Bob Spiotto gestures wildly around the dusty floors and construction rigging as he describes film festivals and off-Broadway plays, jazz music and benefit events, and dreams of a packed house.
It’s no far-fetched plan, says the Suffolk Theater’s new executive director. It’s a real possibility, he says, full of potential for East Main Street’s looming, long overdue landmark.
“To come into a space like this and just see it is amazing,” Mr. Spiotto said in an interview Tuesday. “I don’t even know where to start, because there is so much I want to do that can be done, that should be done. There are an amazing amount of artists and talented people who will want to be here.”
Mr. Spiotto, a Holbrook resident and former executive producer and art director for Hofstra University’s Hofstra Entertainment program for nearly 22 years, was hired in early July by Suffolk Theater owners Bob and Dianne Castaldi to run the theater’s programming.
While he has spent the past month finishing up his work at Hofstra and beginning to work at the theater, Mr.
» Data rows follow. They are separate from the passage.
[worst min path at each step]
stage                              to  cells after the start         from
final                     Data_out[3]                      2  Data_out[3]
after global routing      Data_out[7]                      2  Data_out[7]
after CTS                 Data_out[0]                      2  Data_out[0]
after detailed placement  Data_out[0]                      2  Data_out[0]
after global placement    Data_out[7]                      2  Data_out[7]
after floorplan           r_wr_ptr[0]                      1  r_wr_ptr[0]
## config.mk

```make
export PLATFORM = sky130hd
export DESIGN_NAME = io_responder
export DESIGN_NICKNAME = d
export VERILOG_FILES = /design/src/rtl/io_responder.sv
export SDC_FILE = /design/constraint.sdc
export NUM_CORES = 1
export LEC_CHECK = 0
export BUFFER_PORTS_ARGS = -buffer_cell sky130_fd_sc_hd__buf_2
export CORE_ASPECT_RATIO = 0.7
export CORE_MARGIN = 2
export CORE_UTILIZATION = 45
export DETAILED_ROUTE_END_ITERATION = 12
export GPL_TIMING_DRIVEN = 0
export PLACE_DENSITY = 0.67
export SLEW_MARGIN = 5
export SYNTH_ARGS = -nofsm -noshare
export SYNTH_HDL_FRONTEND = slang
export SYNTH_SLANG_ARGS = --single-unit
```

## constraint.sdc

```tcl
create_clock -name clk -period 2.2 [get_ports clk]
set_clock_uncertainty 0.05 [all_clocks]
set_input_delay 0.33 -clock clk [delete_from_list [all_inputs] [get_ports clk]]
set_output_delay 0.33 -clock clk [all_outputs]
set_load 0.02 [all_outputs]
```

## src/rtl/io_responder.sv

```systemverilog
// Memory-mapped I/O responder for the CPU's IO window: switches, debounced buttons with
// sticky events, LEDs and a scanned 8-digit 7-segment display, with registered read data.
module io_responder #(
  parameter logic [19:0] DEBOUNCE_CYCLES = 20'd1000000,
  parameter logic [16:0] SCAN_DIV        = 17'd100000
) (
  input  logic        clk,
  input  logic        rst_n,
  input  logic        IORead,
  input  logic        IOWrite,
  input  logic [31:0] io_addr,
  input  logic [31:0] io_wdata,
  output logic [31:0] io_rdata,
  input  logic [15:0] sw,
  input  logic [4:0]  btn,
  output logic [15:0] led,
  output logic [7:0]  seg_an,
  output logic [7:0]  seg_out
);

  localparam logic [9:0] OFF_SW   = 10'h000;
  localparam logic [9:0] OFF_LVL  = 10'h004;
  localparam logic [9:0] OFF_EVT  = 10'h008;
  localparam logic [9:0] OFF_LED  = 10'h010;
  localparam logic [9:0] OFF_SEGD = 10'h014;
  localparam logic [9:0] OFF_SEGE = 10'h018;

  function automatic logic [7:0] hex7(input logic [3:0] n);
    case (n)
      4'h0: hex7 = 8'hC0;  4'h1: hex7 = 8'hF9;  4'h2: hex7 = 8'hA4;  4'h3: hex7 = 8'hB0;
      4'h4: hex7 = 8'h99;  4'h5: hex7 = 8'h92;  4'h6: hex7 = 8'h82;  4'h7: hex7 = 8'hF8;
      4'h8: hex7 = 8'h80;  4'h9: hex7 = 8'h90;  4'hA: hex7 = 8'h88;  4'hB: hex7 = 8'h83;
      4'hC: hex7 = 8'hC6;  4'hD: hex7 = 8'hA1;  4'hE: hex7 = 8'h86;  default: hex7 = 8'h8E;
    endcase
  endfunction

  logic [31:0] io_rdata_q, io_rdata_d;
  logic [15:0] led_q, led_d;
  logic [31:0] seg_data_q, seg_data_d;
  logic [7:0]  seg_en_q, seg_en_d;
  logic [4:0]  evt_q, evt_d;
  logic [15:0] sw_s1_q, sw_s2_q;
  logic [4:0]  btn_s1_q, btn_s2_q;
  logic [4:0]  btn_db_q, btn_db_d;
  logic [19:0] db_cnt_q [5];
  logic [19:0] db_cnt_d [5];
  logic [16:0] scan_cnt_q, scan_cnt_d;
  logic [2:0]  idx_q, idx_d;
  logic [7:0]  seg_an_q, seg_an_d;
  logic [7:0]  seg_out_q, seg_out_d;

  logic        hit;
  logic [9:0]  off;
  logic        wr;
  logic [31:0] rd_val;
  logic [4:0]  evt_clr;

  assign hit = (io_addr[31:10] == 22'h3FFFFF) && (io_addr[1:0] == 2'b00);
  assign off = io_addr[9:0];
  assign wr  = IOWrite && hit;

  always_comb begin
    rd_val = 32'd0;
    if (hit) begin
      case (off)
        OFF_SW:   rd_val = {16'd0, sw_s2_q};
        OFF_LVL:  rd_val = {27'd0, btn_db_q};
        OFF_EVT:  rd_val = {27'd0, evt_q};
        OFF_LED:  rd_val = {16'd0, led_q};
        OFF_SEGD: rd_val = seg_data_q;
        OFF_SEGE: rd_val = {24'd0, seg_en_q};
        default:  rd_val = 32'd0;
      endcase
    end

    // A combined read+write performs only the write; the read returns zero.
    io_rdata_d = io_rdata_q;
    if (IORead && IOWrite)  io_rdata_d = 32'd0;
    else if (IORead)        io_rdata_d = rd_val;

    led_d      = (wr && off == OFF_LED)  ? io_wdata[15:0] : led_q;
    seg_data_d = (wr && off == OFF_SEGD) ? io_wdata       : seg_data_q;
    seg_en_d   = (wr && off == OFF_SEGE) ? io_wdata[7:0]  : seg_en_q;

    btn_db_d = btn_db_q;
    for (int k = 0; k < 5; k++) begin
      db_cnt_d[k] = 20'd0;
      if (btn_s2_q[k] != btn_db_q[k]) begin
        if (db_cnt_q[k] == DEBOUNCE_CYCLES - 20'd1) btn_db_d[k] = ~btn_db_q[k];
        else                                        db_cnt_d[k] = db_cnt_q[k] + 20'd1;
      end
    end

    // Clears apply first so a rising edge in the same cycle still leaves the bit set.
    evt_clr = 5'd0;
    if (IORead && !IOWrite && hit && off == OFF_EVT) evt_clr = evt_q;
    if (wr && off == OFF_EVT)                        evt_clr = evt_clr | io_wdata[4:0];
    evt_d = (evt_q & ~evt_clr) | (btn_db_d & ~btn_db_q);

    scan_cnt_d = scan_cnt_q + 17'd1;
    idx_d      = idx_q;
    if (scan_cnt_q == SCAN_DIV - 17'd1) begin
      scan_cnt_d = 17'd0;
      idx_d      = idx_q + 3'd1;
    end

    seg_an_d  = seg_en_q[idx_q] ? ~(8'd1 << idx_q) : 8'hFF;
    seg_out_d = hex7(seg_data_q[{idx_q, 2'b00} +: 4]);
  end

  always_ff @(posedge clk or negedge rst_n) begin
    if (!rst_n) begin
      io_rdata_q <= 32'd0;
      led_q      <= 16'd0;
      seg_data_q <= 32'd0;
      seg_en_q   <= 8'hFF;
      evt_q      <= 5'd0;
      sw_s1_q    <= 16'd0;
      sw_s2_q    <= 16'd0;
      btn_s1_q   <= 5'd0;
      btn_s2_q   <= 5'd0;
      btn_db_q   <= 5'd0;
      for (int k = 0; k < 5; k++) db_cnt_q[k] <= 20'd0;
      scan_cnt_q <= 17'd0;
      idx_q      <= 3'd0;
      seg_an_q   <= 8'hFE;
      seg_out_q  <= 8'hC0;
    end else begin
      io_rdata_q <= io_rdata_d;
      led_q      <= led_d;
      seg_data_q <= seg_data_d;
      seg_en_q   <= seg_en_d;
      evt_q      <= evt_d;
      sw_s1_q    <= sw;
      sw_s2_q    <= sw_s1_q;
      btn_s1_q   <= btn;
      btn_s2_q   <= btn_s1_q;
      btn_db_q   <= btn_db_d;
      for (int k = 0; k < 5; k++) db_cnt_q[k] <= db_cnt_d[k];
      scan_cnt_q <= scan_cnt_d;
      idx_q      <= idx_d;
      seg_an_q   <= seg_an_d;
      seg_out_q  <= seg_out_d;
    end
  end

  assign io_rdata = io_rdata_q;
  assign led      = led_q;
  assign seg_an   = seg_an_q;
  assign seg_out  = seg_out_q;

endmodule

```

==> results of run 1 <==
worst max-delay path, cell delays in order, from the launching register on:
cell     delay, ps
dfrtp_2        420
buf_12         140
mux4_2         550
mux2_4         330
inv_4           90
ha_4           200
mux2i_1        190
mux2i_1        120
Spiotto said he is already drawing inspiration from the old moviehouse’s storied history.
He pointed to a poster of Footlight Parade – a 1933 musical starring James Cagney – hanging in the theater’s lobby. On Dec. 30, 1933, it became the first film screened at the Suffolk Theater. Records show thousands attended the grand premiere.
Mr. Spiotto said he wants to kick off the relaunching of the theater by going back to its roots, and show the film again as a VIP event to test the theater’s staff. The next night, he said, the theater will host a New Year’s Eve celebration for the public, complete with live music, a simulcast of the ball dropping in New York City, food and drinks.
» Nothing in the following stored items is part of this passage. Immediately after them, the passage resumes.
$ cat src/rtl/hazard_md_busy.sv
// rtl/hazard_md_busy.sv - multiply/divide unit busy counter
module hazard_md_busy #(
    parameter int MULT_CYC = 5,
    parameter int DIV_CYC  = 10
) (
    input  logic clk,
    input  logic reset,
    input  logic md_start_e,
    input  logic md_div_e,
    output logic busy
);
    localparam int MAX_CYC = (MULT_CYC > DIV_CYC) ? MULT_CYC : DIV_CYC;
    localparam int CNT_W   = $clog2(MAX_CYC + 1);

    logic [CNT_W-1:0] cnt;

    // Load the operation latency on start, otherwise count down to idle
    always_ff @(posedge clk) begin
        if (reset) begin
            cnt <= '0;
        end else if (md_start_e) begin
            cnt <= md_div_e ? CNT_W'(DIV_CYC) : CNT_W'(MULT_CYC);
        end else if (cnt != '0) begin
            cnt <= cnt - 1'b1;
        end
    end

    assign busy = md_start_e | (cnt != '0);
endmodule

$ cat config.mk
export PLATFORM = sky130hd
export DESIGN_NAME = hazard_md_busy
export DESIGN_NICKNAME = d
export VERILOG_FILES = /design/src/rtl/hazard_md_busy.sv
export SDC_FILE = /design/constraint.sdc
export NUM_CORES = 1
export LEC_CHECK = 0
export ABC_AREA = 0
export BUFFER_PORTS_ARGS = -buffer_cell sky130_fd_sc_hd__buf_4
export CORE_AREA = 10 10 47 49
export DETAILED_ROUTE_END_ITERATION = 16
export DIE_AREA = 0 0 57 59
export SLEW_MARGIN = 20
export SYNTH_ARGS = -nofsm -noshare
export SYNTH_HDL_FRONTEND = slang
export SYNTH_SLANG_ARGS = --single-unit
$ cat constraint.sdc
create_clock -name clk -period 2.4 [get_ports clk]
set_clock_uncertainty 0.05 [all_clocks]
set_input_delay 0.48 -clock clk [delete_from_list [all_inputs] [get_ports clk]]
set_output_delay 0.48 -clock clk [all_outputs]
set_load 0.05 [all_outputs]
==> impl_results.md <==
- Status: finished clean
- Cell variety after synth: 13
- Boundary pin count: 5
- Vias in the first global route: 192
- Hold buffers post-CTS: 0
- Synthesized cell area: 226 um2
- CP Launch Type: register
- Seq/Total Area, Yosys: 35.4%
- Top reg by flops: cnt
- Tot GR Track Use: 3.06%
- DP Worst Slack: 0.725 ns
- CP Capture Type: primary output
- Crit path time final: 1.93 ns
- Share of cells above drive strength 1: 29.0%
- Vias per cell: 3.96
- Util after Layout: 21.3%
- R2r setup slk: 0.91 ns
- Post-Synth XOR/XNOR Area: 11.6%
- Design Area, Final: 299 um2
- Top Registers: cnt: 4 flops
- Rows: 14
- Clock transition at path regs: 0.04 ns
- Nets: 39
- Clk Latency, worst-skew pair: 0.24 ns
- Worst-case clock buffer depth: 2
- Clk sinks: 4
- Iteration-0 DRC count of the detailed router: 1
- Vias post-DR: 186
- IO buf count: 4
- Adder-cell share of the synthesized area: 11.0%
- Multiplexer share of the synthesized area: 4.97%
- Register bit total from synthesis: 4
- Post-Synth Simple-Gate Area: 23.2%
- PostCTS Resize Cnt: 0
- Mapped Nets: 30
- Post-Place Cells: 44
- Final hold violations: 0
- Yosys top cell by area: dfxtp_1
- Antenna violations before repair: 0
- H-tree levels: 1
- Largest family of logic cells by synthesized area: simple AND/OR/NAND/NOR gates
- Rel. slew slack: 77.9%
- Synthesized netlist cell count: 24
- Maxcap violations: 0
- Max FFs per register: 4
- Fin cells: 47
- Core region area: 0.00140 mm2
- CTS buffer count: 3
- Worst hold path class: in -> reg
- Total grt overflow: 0
- Synth top cells by count: dfxtp_1 (4), o22ai_1 (3), xnor2_1 (3)
- Least-Margin Pin Slew: 0.330 ns
- Ys Warns: 0
- Largest stage delay, worst path: 0.31 ns
- Antenna Nets Post-Route: 0
- Routability-driven placement congestion ratio: 0.725
- Total iterations of the first detailed-routing run: 3
- Top post-synthesis cells by area: dfxtp_1 (35%), xnor2_1 (12%), ha_1 (11%)
- Most common cell in the netlist: dfxtp_1
- CP max FO: 5
- Slew Viols, Final: 0
- Postcts setup bufs: 0
- DRC: 0
- Period utilization: 80.3%
- Final setup viols: 0
- Ant. Diodes: 0
- Clk root buf: clkbuf_4
- RSZ-0062 raised after global routing: false
- Largest net degree at the start of global routing: 7
- First-pass GRT wire length: 710 um
- PD cells: 810 mW/mm2
- Die X: 57 um
- F_max: 519 MHz
- Async set-or-reset flop fraction in the synthesized netlist: 0%
- Final wirelength: 433 um
- Setup TNS: 0 ns
- Static Leak: 0.000118 uW
- Top-area cell type share of the netlist area: 35.4%
- Crit path kind: reg -> out
- Die height: 59 um
- Die area: 0.00336 mm2
- Post-DP Area: 277 um2
- Synth Area in Compound Gates: 10.5%
- Slowest CP cell: nor3b_2
- Number of synthesized flops with an enable pin: 0
- Detail Placement HPWL: 357 um
- Syn_area_per_cell: 9.44 um2
- Main synth FF type: dfxtp_1
- Critical Path, Cell by Cell: inv_1 -> ha_1 -> nor3b_2 -> nand2b_1 -> buf_4
- Worst vdd ir: 0.298 mV
- Initial Utilization: 16.2%
- Crit path DAT: 1.40 ns
- Final setup margin: 0.472 ns
- TritonCTS clock tree: yes
- CP Data Required Time: 1.87 ns
- Area grow syn2layout: 32.0%
- Average routed wire per standard cell: 9.21 um
-- cells in the final DEF, fill, tap and decap left out --
cell type  n
dfxtp_1    4
buf_4      4
xnor2_1    3
o22ai_1    3
clkbuf_4   3
nand2b_1   2
inv_1      2
or3_1      2
ha_1       2
nor3b_2    1
nand2_1    1
nor3_1     1
a21oi_1    1
mux2_1     1
or2_2      1
-- worst paths after layout --
check / startpoint / endpoint / depth (start not counted)
worst max-delay path: cnt[0] / busy / 5
worst min register to register: cnt[3] / cnt[3] / 2
worst max register to register: cnt[0] / cnt[1] / 5
worst min-delay path: reset / cnt[2] / 2
-- critical path: cells and delay by family, from the launching register on --
family                   cells  cell delay [ns]
AND/OR/NAND/NOR              2             0.41
buffers and inverters        2             0.31
flip-flops                   1             0.30
adder cells (fa/ha/maj)      1             0.15
-- layer usage --
metal	track usage [%]	part of all wire, %
met5	0	0
met4	3.02	0
met3	3.86	10
met2	4.19	51
met1	2.01	39
-- cell families (layout without fill, tap and decap cells) --
family	count (synthesis)	count (layout)
adder cells (fa/ha/maj)	2	2
flip-flops	4	4
multiplexers	1	1
XOR/XNOR	3	3
buffers and inverters	2	9
AO/OA/AOI/OAI	4	4
AND/OR/NAND/NOR	8	8
-- final cells by class --
type / instances / area (um2)
multi-input combinational: 18 / 139
timing repair buffer: 4 / 30.0
fill: 160 / 1100
clock buffer: 3 / 22.5
tap: 16 / 20.0
inverter: 2 / 7.51
sequential: 4 / 80.1
-- power by group --
group,total (uW),internal [uW],switching (uW)
Clock,82.9,55.9,27.0
Combinational,77.3,38.2,39.1
Sequential,82.2,75.9,6.25
Total,242,170,72.3
-- stage by stage --
step / hold WS [ns] / total power, uW
after floorplan: 0.499 / 141
after global placement: 0.565 / 161
after detailed placement: 0.556 / 161
after CTS: 0.384 / 247
after global routing: 0.384 / 264
final: 0.391 / 242
No activity file was read; power rests on OpenSTA's default activity.
### config.mk
export PLATFORM = sky130hd
export DESIGN_NAME = e203_rr_arb8_ctrl
export DESIGN_NICKNAME = d
export VERILOG_FILES = /design/src/rtl/e203_rr_arb8_ctrl.sv
export SDC_FILE = /design/constraint.sdc
export NUM_CORES = 1
export LEC_CHECK = 0
export CAP_MARGIN = 10
export CELL_PAD_IN_SITES_DETAIL_PLACEMENT = 0
export CELL_PAD_IN_SITES_GLOBAL_PLACEMENT = 2
export CORE_AREA = 2 2 116 62
export DETAILED_ROUTE_END_ITERATION = 7
export DIE_AREA = 0 0 118 64
export GPL_TIMING_DRIVEN = 0
export PLACE_DENSITY_LB_ADDON = 0.08
export SLEW_MARGIN = 40
export SYNTH_ARGS = -nofsm -noshare
export SYNTH_HDL_FRONTEND = slang
export SYNTH_SLANG_ARGS = --single-unit
### constraint.sdc
create_clock -name clk -period 4.1 [get_ports clk]
set_input_delay 0.82 -clock clk [delete_from_list [all_inputs] [get_ports clk]]
set_output_delay 0.82 -clock clk [all_outputs]
set_load 0.01 [all_outputs]
### src/rtl/e203_rr_arb8_ctrl.sv
// ---------------------------------------------------------------------------
// e203_rr_arb8_ctrl
//   8-requester round-robin burst arbiter in front of one shared downstream
//   port. The winning requester owns the port for a whole multi-beat burst.
//   A burst ends on the owner's last beat, or when the beat limit forces a
//   release. Priority then rotates to the requester after the owner.
//
// Parameters
//   MAX_BEATS : forced-release beat limit per burst (0 = unlimited)
//   CNT_W     : beat counter width, must hold MAX_BEATS
//
// Ports
//   clk       : clock, all state on the rising edge
//   rst       : synchronous active-high reset
//   req_i     : per-requester request, held by the owner for the whole burst
//   last_i    : per-requester last-beat flag (only the owner's bit is used)
//   gnt_o     : registered one-hot grant, zero when there is no owner
//   gnt_idx_o : registered binary index of the owner, zero when no owner
//   gnt_vld_o : beat valid to downstream (owner present and still requesting)
//   gnt_rdy_i : downstream beat accept
//   busy_o    : registered, high while a burst owns the port
//
// Build option
//   E203_RR_ARB8_BACK2BACK_EN : when defined, a releasing burst hands the
//   port straight to the next waiting requester on the same edge (no idle
//   bubble). When undefined, every release spends one cycle in IDLE.
// ---------------------------------------------------------------------------
module e203_rr_arb8_ctrl #(
   parameter int unsigned MAX_BEATS = 16,
   parameter int unsigned CNT_W     = 5
) (
   input  logic       clk,
   input  logic       rst,
   input  logic [7:0] req_i,
   input  logic [7:0] last_i,
   output logic [7:0] gnt_o,
   output logic [2:0] gnt_idx_o,
   output logic       gnt_vld_o,
   input  logic       gnt_rdy_i,
   output logic       busy_o
);

   typedef enum logic [0:0] {
      ST_IDLE = 1'b0,
      ST_OWN  = 1'b1
   } state_t;

   localparam logic [CNT_W-1:0] CNT_MAX  = {CNT_W{1'b1}};
   localparam logic [CNT_W-1:0] LIMIT_M1 = (MAX_BEATS == 0) ? {CNT_W{1'b0}}
                                                            : CNT_W'(MAX_BEATS - 1);
   localparam logic             LIMIT_EN = (MAX_BEATS != 0);

   // Round-robin search: scanning offsets from high to low means the lowest
   // offset from ptr (the highest-priority requester) is the final assignment.
   // Result is {found, index}.
   function automatic logic [3:0] rr_pick(input logic [7:0] req, input logic [2:0] ptr);
      logic [3:0] res;
      logic [2:0] idx;
      res = 4'b0000;
      for (int i = 7; i >= 0; i--) begin
         idx = ptr + 3'(i);
         if (req[idx]) begin
            res = {1'b1, idx};
         end else begin
            res = res;
         end
      end
      return res;
   endfunction

   function automatic logic [7:0] onehot8(input logic [2:0] idx);
      return 8'd1 << idx;
   endfunction

   state_t           state_r;
   logic [2:0]       ptr_r;
   logic [CNT_W-1:0] beat_cnt_r;
   logic [7:0]       gnt_r;
   logic [2:0]       gnt_idx_r;
   logic             busy_r;

   logic             vld_s;
   logic             hs_s;
   logic             limit_s;
   logic             release_s;
   logic [2:0]       next_ptr_s;
   logic [3:0]       idle_pick_s;
`ifdef E203_RR_ARB8_BACK2BACK_EN
   logic [3:0]       b2b_pick_s;
`endif

   // Beat handshake, release decision and arbitration candidates.
   always_comb begin
      vld_s       = (state_r == ST_OWN) & req_i[gnt_idx_r];
      hs_s        = vld_s & gnt_rdy_i;
      limit_s     = LIMIT_EN & (beat_cnt_r == LIMIT_M1);
      release_s   = hs_s & (last_i[gnt_idx_r] | limit_s);
      next_ptr_s  = gnt_idx_r + 3'd1;
      idle_pick_s = rr_pick(req_i, ptr_r);
`ifdef E203_RR_ARB8_BACK2BACK_EN
      // The releasing owner is masked out so it cannot immediately re-win.
      b2b_pick_s  = rr_pick(req_i & ~onehot8(gnt_idx_r), next_ptr_s);
`endif
   end

   assign gnt_vld_o = vld_s;
   assign gnt_o     = gnt_r;
   assign gnt_idx_o = gnt_idx_r;
   assign busy_o    = busy_r;

   // Ownership state machine with registered grant outputs.
   always_ff @(posedge clk) begin
      if (rst) begin
         state_r    <= ST_IDLE;
         ptr_r      <= 3'd0;
         beat_cnt_r <= {CNT_W{1'b0}};
         gnt_r      <= 8'd0;
         gnt_idx_r  <= 3'd0;
         busy_r     <= 1'b0;
      end else begin
         case (state_r)
            ST_IDLE: begin
               if (idle_pick_s[3]) begin
                  state_r    <= ST_OWN;
                  gnt_r      <= onehot8(idle_pick_s[2:0]);
                  gnt_idx_r  <= idle_pick_s[2:0];
                  busy_r     <= 1'b1;
                  beat_cnt_r <= {CNT_W{1'b0}};
               end
            end
            ST_OWN: begin
               if (release_s) begin
                  ptr_r      <= next_ptr_s;
                  beat_cnt_r <= {CNT_W{1'b0}};
`ifdef E203_RR_ARB8_BACK2BACK_EN
                  if (b2b_pick_s[3]) begin
                     state_r   <= ST_OWN;
                     gnt_r     <= onehot8(b2b_pick_s[2:0]);
                     gnt_idx_r <= b2b_pick_s[2:0];
                     busy_r    <= 1'b1;
                  end else begin
                     state_r   <= ST_IDLE;
                     gnt_r     <= 8'd0;
                     gnt_idx_r <= 3'd0;
                     busy_r    <= 1'b0;
                  end
`else
                  state_r   <= ST_IDLE;
                  gnt_r     <= 8'd0;
                  gnt_idx_r <= 3'd0;
                  busy_r    <= 1'b0;
`endif
               end else if (hs_s) begin
                  // Saturate instead of wrapping (only reachable when unlimited).
                  if (beat_cnt_r != CNT_MAX) begin
                     beat_cnt_r <= beat_cnt_r + {{(CNT_W-1){1'b0}}, 1'b1};
                  end
               end
            end
            default: begin
               state_r    <= ST_IDLE;
               gnt_r      <= 8'd0;
               gnt_idx_r  <= 3'd0;
               busy_r     <= 1'b0;
               beat_cnt_r <= {CNT_W{1'b0}};
            end
         endcase
      end
   end

endmodule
The theater, he said, will not just bring in outside, big-name talent, but will also hold events for local artists at East End Arts or other groups across the East End.
“I’m going to be looking to welcome the community in here, not just to sit in the seats but to support other artists in the community,” Mr. Spiotto said.
But he doesn’t want to “steal” already successful ideas, he added, citing the Blues Festival as an example. Instead, Mr. Spiotto said he plans to talk to event organizers and see if the Suffolk Theatre can work together to supplement their event, and vice versa.
“I don’t want to step on anybody’s toes, I’d much prefer to dance with them,” he said.
The inside of the theater has been reworked to accommodate the former movie palace’s new plans. The gentle sloping seating will be replaced by tiers, which can be set up with table and chairs for people to eat while they watch the show – the theater’s capacity will vary for each event.
The stage will be extended out to provide more space for performers and the floor will be leveled to make room for dancing, he said. The back of the theater will have a bar and staging area for food.
Yet the surviving touches from an earlier age are being kept safe. The walls will be redecorated with the same original pattern used in the theater, and vintage, original “Exit” and “Bathroom” signs hang from the walls. Mr. Spiotto even hopes to see the mosaic fish water fountain on the west wall restored.
Mr. Spiotto’s biggest mission now is what he says will be a project to showcase the theater’s history in Riverhead.
When he first got the job, Mr. Spiotto was handed a binder that contained newspaper clippings detailing the setbacks and drama surrounding the theater’s renovations.
“Where’s the history?” he said, adding that he’s not interested in the drama, but in what the theater meant to the community. He hopes to collect artifacts, like photos and postcards, from local residents to display in an exhibit next to the theater.
Mr. Spiotto already has a pile of items, like original sinks and old posters, in the theater’s basement that he plans to use.
He said it’s part of his plan to bring the theater back to its former glory, and then some, while giving others the same experience he had when he first walked through the theater’s doors.
“For me it was kind of like seeing Disneyworld for the first time,” he said with an infectious grin. “It’s that kind of experience you don’t forget.”